At the outset, it is not clear which provision of the Federal Rules of Civil Procedure the
district court used to dismiss Appellants’ claim. The parties appear to suggest that we should treat
the decision below as a Rule 12(b)(6) dismissal. See Appellants’ Br. 11; Appellee’s Br. 10.
Appellees, though, never moved to dismiss under Rule 12(b)(6), and the district court did not rely
on Rule 12(b)(6) in reaching its decision.3 Under these circumstances, the analytically better
approach is to treat the decision as a dismissal under Rule 12(c), which allows a party to move for
judgment on the pleadings, “[a]fter the pleadings are closed—but early enough not to delay trial.”
Fed. R. Civ. P. 12(c). The difference, however, is purely aesthetic: “We review de novo a district
court’s application of the doctrine of res judicata,” Buck v. Thomas M. Cooley Law Sch., 597 F.3d
812, 816 (6th Cir. 2010) (quoting Bragg v. Flint Bd. of Educ., 570 F.3d 775, 776 (6th Cir. 2009)),
and apply “the same de novo standard applicable to a motion to dismiss under Rule 12(b)(6)” to a
Rule 12(c) motion for judgment on the pleadings. Keymarket of Ohio, LLC v. Keller, No. 10–3294,
2012 WL 2086939, at *3 (6th Cir.

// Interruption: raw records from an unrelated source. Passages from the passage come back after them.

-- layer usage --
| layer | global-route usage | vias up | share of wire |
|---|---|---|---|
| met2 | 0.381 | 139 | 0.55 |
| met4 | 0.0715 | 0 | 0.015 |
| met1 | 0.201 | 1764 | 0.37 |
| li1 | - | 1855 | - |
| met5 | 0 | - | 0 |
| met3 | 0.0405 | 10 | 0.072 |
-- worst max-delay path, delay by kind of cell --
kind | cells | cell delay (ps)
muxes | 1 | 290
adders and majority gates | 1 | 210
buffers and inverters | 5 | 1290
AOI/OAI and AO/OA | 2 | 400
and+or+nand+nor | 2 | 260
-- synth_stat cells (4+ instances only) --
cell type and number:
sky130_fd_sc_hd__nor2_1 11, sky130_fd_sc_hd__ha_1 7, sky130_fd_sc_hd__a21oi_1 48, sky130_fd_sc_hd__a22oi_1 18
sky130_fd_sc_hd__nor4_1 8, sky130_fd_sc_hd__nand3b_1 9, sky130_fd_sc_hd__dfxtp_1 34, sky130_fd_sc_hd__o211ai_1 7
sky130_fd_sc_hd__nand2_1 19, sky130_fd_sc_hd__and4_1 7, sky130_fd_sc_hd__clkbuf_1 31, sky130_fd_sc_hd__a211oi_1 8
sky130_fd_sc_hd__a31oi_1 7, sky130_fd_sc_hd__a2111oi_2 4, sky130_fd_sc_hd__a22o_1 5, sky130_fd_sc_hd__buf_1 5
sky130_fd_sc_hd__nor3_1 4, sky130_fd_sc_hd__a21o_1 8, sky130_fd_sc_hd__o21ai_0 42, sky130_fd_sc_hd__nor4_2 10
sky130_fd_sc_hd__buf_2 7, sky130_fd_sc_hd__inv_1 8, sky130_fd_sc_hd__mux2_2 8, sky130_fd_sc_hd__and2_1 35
**config.mk**
```make
export PLATFORM = sky130hd
export DESIGN_NAME = wb_cmd_initiator
export DESIGN_NICKNAME = d
export VERILOG_FILES = /design/src/rtl/wb_pkg.sv /design/src/rtl/wb_timeout_ctr.sv /design/src/rtl/wb_cmd_initiator.sv
export SDC_FILE = /design/constraint.sdc
export NUM_CORES = 1
export LEC_CHECK = 0
export CAP_MARGIN = 5
export CORE_ASPECT_RATIO = 0.75
export CORE_UTILIZATION = 44
export DETAILED_ROUTE_END_ITERATION = 8
export GPL_TIMING_DRIVEN = 0
export PLACE_DENSITY = 0.95
export SLEW_MARGIN = 0
export SYNTH_ARGS = -nofsm -noshare
export SYNTH_HDL_FRONTEND = slang
export SYNTH_SLANG_ARGS = --single-unit
```
**constraint.sdc**
```tcl
create_clock -name wb_clk_i -period 4.4 [get_ports wb_clk_i]
set_clock_uncertainty 0.15 [all_clocks]
set_input_delay 0.88 -clock wb_clk_i [delete_from_list [all_inputs] [get_ports wb_clk_i]]
set_output_delay 0.88 -clock wb_clk_i [all_outputs]
set_load 0.02 [all_outputs]
```
**src/rtl/wb_pkg.sv**
```systemverilog
// Shared Wishbone definitions for the command initiator: bus widths, FSM
// state encoding and the registered command record.
package wb_pkg;

  localparam int unsigned WB_AW = 32;
  localparam int unsigned WB_DW = 32;
  localparam int unsigned WB_SW = 4;

  typedef enum logic [1:0] {
    IDLE = 2'd0,
    BUS  = 2'd1,
    RESP = 2'd2
  } wb_state_e;

  typedef struct packed {
    logic             we;
    logic [WB_AW-1:0] adr;
    logic [WB_DW-1:0] dat;
    logic [WB_SW-1:0] sel;
  } wb_cmd_t;

  localparam wb_cmd_t WB_CMD_RESET = '{we: 1'b0, adr: '0, dat: '0, sel: '0};

  // Read data only travels back for reads; writes report zero.
  function automatic logic [WB_DW-1:0] wb_rsp_data(input logic we,
                                                   input logic [WB_DW-1:0] bus_dat);
    return we ? '0 : bus_dat;
  endfunction

endpackage

```
**src/rtl/wb_timeout_ctr.sv**
```systemverilog
// Clear/enable cycle counter whose terminal count flags the last permitted
// cycle of a bus transfer.
module wb_timeout_ctr #(
  parameter int unsigned TIMEOUT_CYCLES = 255
) (
  input  logic clk,
  input  logic rst_n,
  input  logic clr,
  input  logic en,
  output logic tc
);

  localparam int unsigned CW = $clog2(TIMEOUT_CYCLES + 1);
  localparam logic [CW-1:0] LAST = CW'(TIMEOUT_CYCLES - 1);

  logic [CW-1:0] cnt_q;
  logic [CW-1:0] cnt_d;

  always_comb begin
    cnt_d = cnt_q;
    if (clr) begin
      cnt_d = '0;
    end else if (en && (cnt_q != LAST)) begin
      cnt_d = cnt_q + 1'b1;
    end
  end

  always_ff @(posedge clk or negedge rst_n) begin
    if (!rst_n) begin
      cnt_q <= '0;
    end else begin
      cnt_q <= cnt_d;
    end
  end

  assign tc = (cnt_q == LAST);

endmodule

```
**src/rtl/wb_cmd_initiator.sv**
```systemverilog
// Wishbone classic master: one bus cycle per accepted command, response
// carries read data or a timeout error.
module wb_cmd_initiator
  import wb_pkg::*;
#(
  parameter int unsigned TIMEOUT_CYCLES = 255
) (
  input  logic             wb_clk_i,
  input  logic             wb_rst_ni,
  input  logic             cmd_valid,
  output logic             cmd_ready,
  input  logic             cmd_we,
  input  logic [WB_AW-1:0] cmd_adr,
  input  logic [WB_DW-1:0] cmd_dat,
  input  logic [WB_SW-1:0] cmd_sel,
  output logic             rsp_valid,
  input  logic             rsp_ready,
  output logic [WB_DW-1:0] rsp_dat,
  output logic             rsp_err,
  output logic             wbm_cyc_o,
  output logic             wbm_stb_o,
  output logic             wbm_we_o,
  output logic [WB_AW-1:0] wbm_adr_o,
  output logic [WB_DW-1:0] wbm_dat_o,
  output logic [WB_SW-1:0] wbm_sel_o,
  input  logic             wbm_ack_i,
  input  logic [WB_DW-1:0] wbm_dat_i,
  output logic [1:0]       dbg_state_o
);

  // Both ports are valid/ready: a transfer happens on a rising edge where
  // valid and ready are both high; valid never depends on ready.

  wb_state_e        state_q, state_d;
  wb_cmd_t          cmd_q, cmd_d;
  logic             cyc_q, cyc_d;
  logic [WB_DW-1:0] rsp_dat_q, rsp_dat_d;
  logic             rsp_err_q, rsp_err_d;
  logic             ctr_clr;
  logic             ctr_en;
  logic             ctr_tc;

  wb_timeout_ctr #(
    .TIMEOUT_CYCLES(TIMEOUT_CYCLES)
  ) u_timeout_ctr (
    .clk  (wb_clk_i),
    .rst_n(wb_rst_ni),
    .clr  (ctr_clr),
    .en   (ctr_en),
    .tc   (ctr_tc)
  );

  always_comb begin
    state_d   = state_q;
    cmd_d     = cmd_q;
    cyc_d     = cyc_q;
    rsp_dat_d = rsp_dat_q;
    rsp_err_d = rsp_err_q;
    ctr_clr   = 1'b0;
    ctr_en    = 1'b0;
    unique case (state_q)
      IDLE: begin
        if (cmd_valid) begin
          cmd_d   = '{we: cmd_we, adr: cmd_adr, dat: cmd_dat, sel: cmd_sel};
          cyc_d   = 1'b1;
          ctr_clr = 1'b1;
          state_d = BUS;
        end
      end
      BUS: begin
        ctr_en = 1'b1;
        // Ack is checked first so a late ack on the final cycle still succeeds.
        if (wbm_ack_i) begin
          cyc_d     = 1'b0;
          rsp_dat_d = wb_rsp_data(cmd_q.we, wbm_dat_i);
          rsp_err_d = 1'b0;
          state_d   = RESP;
        end else if (ctr_tc) begin
          cyc_d     = 1'b0;
          rsp_dat_d = '0;
          rsp_err_d = 1'b1;
          state_d   = RESP;
        end
      end
      RESP: begin
        if (rsp_ready) begin
          state_d = IDLE;
        end
      end
      default: begin
        cyc_d   = 1'b0;
        state_d = IDLE;
      end
    endcase
  end

  always_ff @(posedge wb_clk_i or negedge wb_rst_ni) begin
    if (!wb_rst_ni) begin
      state_q   <= IDLE;
      cmd_q     <= WB_CMD_RESET;
      cyc_q     <= 1'b0;
      rsp_dat_q <= '0;
      rsp_err_q <= 1'b0;
    end else begin
      state_q   <= state_d;
      cmd_q     <= cmd_d;
      cyc_q     <= cyc_d;
      rsp_dat_q <= rsp_dat_d;
      rsp_err_q <= rsp_err_d;
    end
  end

  assign cmd_ready   = (state_q == IDLE);
  assign rsp_valid   = (state_q == RESP);
  assign rsp_dat     = rsp_dat_q;
  assign rsp_err     = rsp_err_q;
  assign wbm_cyc_o   = cyc_q;
  assign wbm_stb_o   = cyc_q;
  assign wbm_we_o    = cmd_q.we;
  assign wbm_adr_o   = cmd_q.adr;
  assign wbm_dat_o   = cmd_q.dat;
  assign wbm_sel_o   = cmd_q.sel;
  assign dbg_state_o = state_q;

endmodule

```
File: config.mk
export PLATFORM = sky130hd
export DESIGN_NAME = instr_prefetch_queue
export DESIGN_NICKNAME = d
export VERILOG_FILES = /design/src/rtl/instr_prefetch_queue_pkg.sv /design/src/rtl/ifq_fifo.sv /design/src/rtl/instr_prefetch_queue.sv
export SDC_FILE = /design/constraint.sdc
export NUM_CORES = 1
export LEC_CHECK = 0
export CAP_MARGIN = 25
export CORE_MARGIN = 2
export CORE_UTILIZATION = 59
export CTS_BUF_LIST = sky130_fd_sc_hd__clkbuf_8
export DETAILED_ROUTE_END_ITERATION = 8
export PLACE_DENSITY = 0.82
export SLEW_MARGIN = 5
export SYNTH_ARGS = -nofsm -noshare
export SYNTH_HDL_FRONTEND = slang
export SYNTH_SLANG_ARGS = --single-unit
File: constraint.sdc
create_clock -name clk -period 5 [get_ports clk]
set_input_delay 0.75 -clock clk [delete_from_list [all_inputs] [get_ports clk]]
set_output_delay 0.75 -clock clk [all_outputs]
set_load 0.01 [all_outputs]
<file path="src/rtl/multi_edge_detect.sv">
// -----------------------------------------------------------------------------
// multi_edge_detect
//
// Multi-channel button conditioner. Each raw pin is synchronised, then
// debounced on a shared sampling strobe ("tick") made by a free-running
// prescaler. Each channel produces a debounced level, a one-clk edge pulse
// filtered by a common edge-select mode, and a one-shot long-press pulse.
// All logic runs on the single clock clk.
//
// Parameters:
//   CHANNELS          number of independent button channels (1..16)
//   ACTIVE_LOW        1: pin low means pressed, 0: pin high means pressed
//   PRESCALE_BITS     prescaler width, tick period = 2^PRESCALE_BITS clks
//   DEBOUNCE_SAMPLES  consecutive differing ticks needed to accept a change
//   HOLD_TICKS        ticks a press must last before long_press fires
//
// Ports:
//   clk         in   system clock, posedge
//   reset       in   synchronous active-high reset
//   buttons     in   [CHANNELS] raw asynchronous pin levels
//   mode        in   [2] edge select: 00 rise, 01 fall, 10 both, 11 none
//   pressed     out  [CHANNELS] debounced level, 1 = pressed
//   edge_pulse  out  [CHANNELS] one-clk pulse on a selected transition
//   long_press  out  [CHANNELS] one-clk pulse when hold threshold reached
//   tick        out  one-clk sampling strobe
// -----------------------------------------------------------------------------
module multi_edge_detect #(
  parameter int CHANNELS         = 2,
  parameter bit ACTIVE_LOW       = 1'b1,
  parameter int PRESCALE_BITS    = 21,
  parameter int DEBOUNCE_SAMPLES = 3,
  parameter int HOLD_TICKS       = 64
) (
  input  logic                clk,
  input  logic                reset,
  input  logic [CHANNELS-1:0] buttons,
  input  logic [1:0]          mode,
  output logic [CHANNELS-1:0] pressed,
  output logic [CHANNELS-1:0] edge_pulse,
  output logic [CHANNELS-1:0] long_press,
  output logic                tick
);

  // Pin level that means "not pressed"; the synchroniser resets to it so no
  // phantom press is seen when reset releases.
  localparam logic [CHANNELS-1:0]      INACTIVE   = {CHANNELS{ACTIVE_LOW}};
  localparam logic [3:0]               DEB_LIMIT  = 4'(DEBOUNCE_SAMPLES);
  localparam logic [15:0]              HOLD_LIMIT = 16'(HOLD_TICKS);
  localparam logic [PRESCALE_BITS-1:0] PRE_MAX    = '1;

  typedef enum logic [1:0] {
    MODE_RISE = 2'b00,
    MODE_FALL = 2'b01,
    MODE_BOTH = 2'b10,
    MODE_OFF  = 2'b11
  } mode_t;

  // ---------------------------------------------------------------------------
  // Two-flop synchroniser and polarity normalisation
  // ---------------------------------------------------------------------------
  logic [CHANNELS-1:0] r_sync1;
  logic [CHANNELS-1:0] r_sync2;
  logic [CHANNELS-1:0] w_sample;

  always_ff @(posedge clk) begin
    if (reset) begin
      r_sync1 <= INACTIVE;
      r_sync2 <= INACTIVE;
    end else begin
      r_sync1 <= buttons;
      r_sync2 <= r_sync1;
    end
  end

  // 1 = pressed, regardless of pin polarity
  assign w_sample = r_sync2 ^ INACTIVE;

  // ---------------------------------------------------------------------------
  // Tick prescaler: tick is high for the clk after the counter is all-ones,
  // so the first tick after reset lands 2^PRESCALE_BITS clks later.
  // ---------------------------------------------------------------------------
  logic [PRESCALE_BITS-1:0] r_prescale;
  logic                     r_tick;

  always_ff @(posedge clk) begin
    if (reset) begin
      r_prescale <= '0;
      r_tick     <= 1'b0;
    end else begin
      r_prescale <= r_prescale + 1'b1;
      r_tick     <= (r_prescale == PRE_MAX);
    end
  end

  assign tick = r_tick;

  // ---------------------------------------------------------------------------
  // Edge-select decode, shared by all channels. Sampled on the same cycle the
  // level updates, so a mode change only affects later edges.
  // ---------------------------------------------------------------------------
  logic w_rise_en;
  logic w_fall_en;

  always_comb begin
    w_rise_en = 1'b0;
    w_fall_en = 1'b0;
    case (mode_t'(mode))
      MODE_RISE: w_rise_en = 1'b1;
      MODE_FALL: w_fall_en = 1'b1;
      MODE_BOTH: begin
        w_rise_en = 1'b1;
        w_fall_en = 1'b1;
      end
      default: begin
        w_rise_en = 1'b0;
        w_fall_en = 1'b0;
      end
    endcase
  end

  // ---------------------------------------------------------------------------
  // Per-channel debounce, edge and long-press logic
  // ---------------------------------------------------------------------------
  logic [CHANNELS-1:0] w_pressed;
  logic [CHANNELS-1:0] w_edge;
  logic [CHANNELS-1:0] w_long;

  for (genvar gi = 0; gi < CHANNELS; gi++) begin : g_chan
    logic [3:0]  r_deb_cnt;
    logic [3:0]  w_deb_cnt_next;
    logic [15:0] r_hold_cnt;
    logic [15:0] w_hold_cnt_next;
    logic        r_pressed;
    logic        r_edge;
    logic        r_long;
    logic        w_toggle;
    logic        w_edge_fire;
    logic        w_long_fire;

    // Debounce: count consecutive ticks on which the sample disagrees with
    // the accepted level; any agreeing tick restarts the count.
    always_comb begin
      w_deb_cnt_next = r_deb_cnt;
      w_toggle       = 1'b0;
      if (r_tick) begin
        if (w_sample[gi] == r_pressed) begin
          w_deb_cnt_next = 4'd0;
        end else if (r_deb_cnt + 4'd1 >= DEB_LIMIT) begin
          w_toggle       = 1'b1;
          w_deb_cnt_next = 4'd0;
        end else begin
          w_deb_cnt_next = r_deb_cnt + 4'd1;
        end
      end
    end

    // Hold counter. A release tick (toggle while pressed) wins over the
    // threshold, so a press released exactly at HOLD_TICKS never fires.
    // Saturation at HOLD_LIMIT gives one pulse per press with no repeat.
    always_comb begin
      w_hold_cnt_next = r_hold_cnt;
      w_long_fire     = 1'b0;
      if (!r_pressed || w_toggle) begin
        w_hold_cnt_next = 16'd0;
      end else if (r_tick && (r_hold_cnt < HOLD_LIMIT)) begin
        w_hold_cnt_next = r_hold_cnt + 16'd1;
        w_long_fire     = ((r_hold_cnt + 16'd1) == HOLD_LIMIT);
      end
    end

    // Registered alongside the level so the pulse coincides with the first
    // cycle that shows the new level.
    assign w_edge_fire = w_toggle && (r_pressed ? w_fall_en : w_rise_en);

    always_ff @(posedge clk) begin
      if (reset) begin
        r_deb_cnt  <= 4'd0;
        r_hold_cnt <= 16'd0;
        r_pressed  <= 1'b0;
        r_edge     <= 1'b0;
        r_long     <= 1'b0;
      end else begin
        r_deb_cnt  <= w_deb_cnt_next;
        r_hold_cnt <= w_hold_cnt_next;
        r_pressed  <= r_pressed ^ w_toggle;
        r_edge     <= w_edge_fire;
        r_long     <= w_long_fire;
      end
    end

    assign w_pressed[gi] = r_pressed;
    assign w_edge[gi]    = r_edge;
    assign w_long[gi]    = r_long;
  end

  assign pressed    = w_pressed;
  assign edge_pulse = w_edge;
  assign long_press = w_long;

endmodule

</file>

Jun. 8, 2012).
Thus, we apply our familiar motion-to-dismiss standard, construing the record in the light
most favorable to the non-moving party and accepting as true all well-pleaded allegations in the
complaint. Robert N. Clemens Trust v. Morgan Stanley DW, Inc., 485 F.3d 840, 845 (6th Cir. 2007).
In this examination, we need not credit “a legal conclusion couched as a factual allegation.”
Papasan v. Allain, 478 U.S. 265, 286 (1986). “[A] plaintiff’s obligation to provide the ‘grounds’
3
Instead, the district court’s “Legal Standard” section dealt only with the elements of res
judicata.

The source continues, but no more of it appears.